= Gwynn Garnett =

American civil servant and businessperson

Gwynn Garnett (December 26, 1909 to November 21, 1995) was the administrator of the Foreign Agricultural Service (FAS) of the United States of America from 1955 to 1959. He also wrote the first draft of what would become the Agricultural Trade Development and Assistance Act of 1954 (Public Law 480) that would become known as the Food for Peace program.

==Early life==
Garnett was born in Chicago to Robert Tompkins Garnett and his wife Edith (Higgenbotham) then raised on a farm in Wyoming. He had four siblings which included brothers Robert and Cyrus. He graduated from Iowa State University in 1934 where he was the president of the Sigma Pi fraternity chapter and the Y.M.C.A., as well as a member of Scabbard and Blade. In 1936 he married Marjorie Maree Shannon of Clinton, Iowa. They would stay married until he died and had two children, Stephen and Patience.

==Early career==
During the 1930s, Garnett was a statistician for the United States Department of Agriculture and the Federal Land Bank. During World War II he commanded a tank company as a captain in the U.S. Army in Europe.

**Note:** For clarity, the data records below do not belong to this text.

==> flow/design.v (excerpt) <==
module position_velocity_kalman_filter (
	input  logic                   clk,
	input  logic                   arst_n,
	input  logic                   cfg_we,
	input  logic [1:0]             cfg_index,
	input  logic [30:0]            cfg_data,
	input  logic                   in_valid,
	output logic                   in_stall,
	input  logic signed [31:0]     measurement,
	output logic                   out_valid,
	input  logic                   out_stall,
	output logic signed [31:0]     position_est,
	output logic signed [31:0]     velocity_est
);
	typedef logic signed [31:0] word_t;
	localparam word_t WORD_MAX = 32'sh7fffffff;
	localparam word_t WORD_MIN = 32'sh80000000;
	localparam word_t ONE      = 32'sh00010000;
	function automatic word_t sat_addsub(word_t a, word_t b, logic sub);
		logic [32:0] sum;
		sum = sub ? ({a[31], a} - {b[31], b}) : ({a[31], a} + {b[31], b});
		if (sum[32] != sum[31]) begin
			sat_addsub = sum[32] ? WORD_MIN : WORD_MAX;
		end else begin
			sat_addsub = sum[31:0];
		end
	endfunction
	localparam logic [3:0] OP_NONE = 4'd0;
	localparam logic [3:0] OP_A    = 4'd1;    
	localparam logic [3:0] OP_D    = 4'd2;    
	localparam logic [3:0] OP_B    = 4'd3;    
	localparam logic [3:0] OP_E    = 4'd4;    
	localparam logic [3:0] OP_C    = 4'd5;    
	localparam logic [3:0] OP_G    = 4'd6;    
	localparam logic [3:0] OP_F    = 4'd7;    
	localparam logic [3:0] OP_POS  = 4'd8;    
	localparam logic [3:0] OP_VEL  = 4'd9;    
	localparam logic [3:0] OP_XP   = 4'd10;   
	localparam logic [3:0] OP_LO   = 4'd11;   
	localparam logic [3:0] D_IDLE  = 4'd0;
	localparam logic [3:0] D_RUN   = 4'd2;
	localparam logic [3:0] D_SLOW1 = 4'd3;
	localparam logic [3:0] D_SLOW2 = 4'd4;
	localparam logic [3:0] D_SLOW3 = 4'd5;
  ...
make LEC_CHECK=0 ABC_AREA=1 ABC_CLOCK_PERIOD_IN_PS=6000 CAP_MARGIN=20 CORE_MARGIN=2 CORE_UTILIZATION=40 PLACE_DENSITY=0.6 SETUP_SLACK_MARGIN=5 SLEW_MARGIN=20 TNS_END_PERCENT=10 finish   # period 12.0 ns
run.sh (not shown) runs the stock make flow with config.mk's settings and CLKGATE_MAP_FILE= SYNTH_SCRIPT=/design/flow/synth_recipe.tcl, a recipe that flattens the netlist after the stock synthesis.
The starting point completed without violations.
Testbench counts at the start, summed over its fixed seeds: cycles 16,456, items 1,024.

After the war he was named director of the Food and Agriculture Division of the U.S. Military Government in West Germany. He was also involved with overseeing the Berlin Airlift. He also helped initiate parts of the Marshall Plan until his discharge. He then became a legislative liaison for the American Farm Bureau Federation.

==Food for Peace==
Upon returning from a trip to India in 1950 Garnett wrote the first draft of what would become Public Law 480. This plan was for the United States to sell surplus agricultural commodities to countries still recovering from World War II. The sales would be made in the local currencies which were pretty much worthless outside of the borders of the countries where the sale was made. The money would then be used by the United States to fund economic development projects in those countries. The plan was popular in Congress since it helped American farmers, fed hungry nations, and fostered future markets. This plan was signed into law in 1954 while Garnett was the director of the surplus disposal group of the FAS. He was then promoted to director of the FAS and served there from 1954 to 1959.

==Later career==
Garnett left the government in 1959 to become vice president of the Pan-Am Airways. Later he formed a company that made agricultural equipment for underdeveloped countries and had interests in cattle operations in Nigeria, Spain, Greece, and Iran. During the 1970s and 1980s, Garnett (and his son, Stephen) was one of the first American farmers to start promoting organic beef from his farm in Remington, Virginia.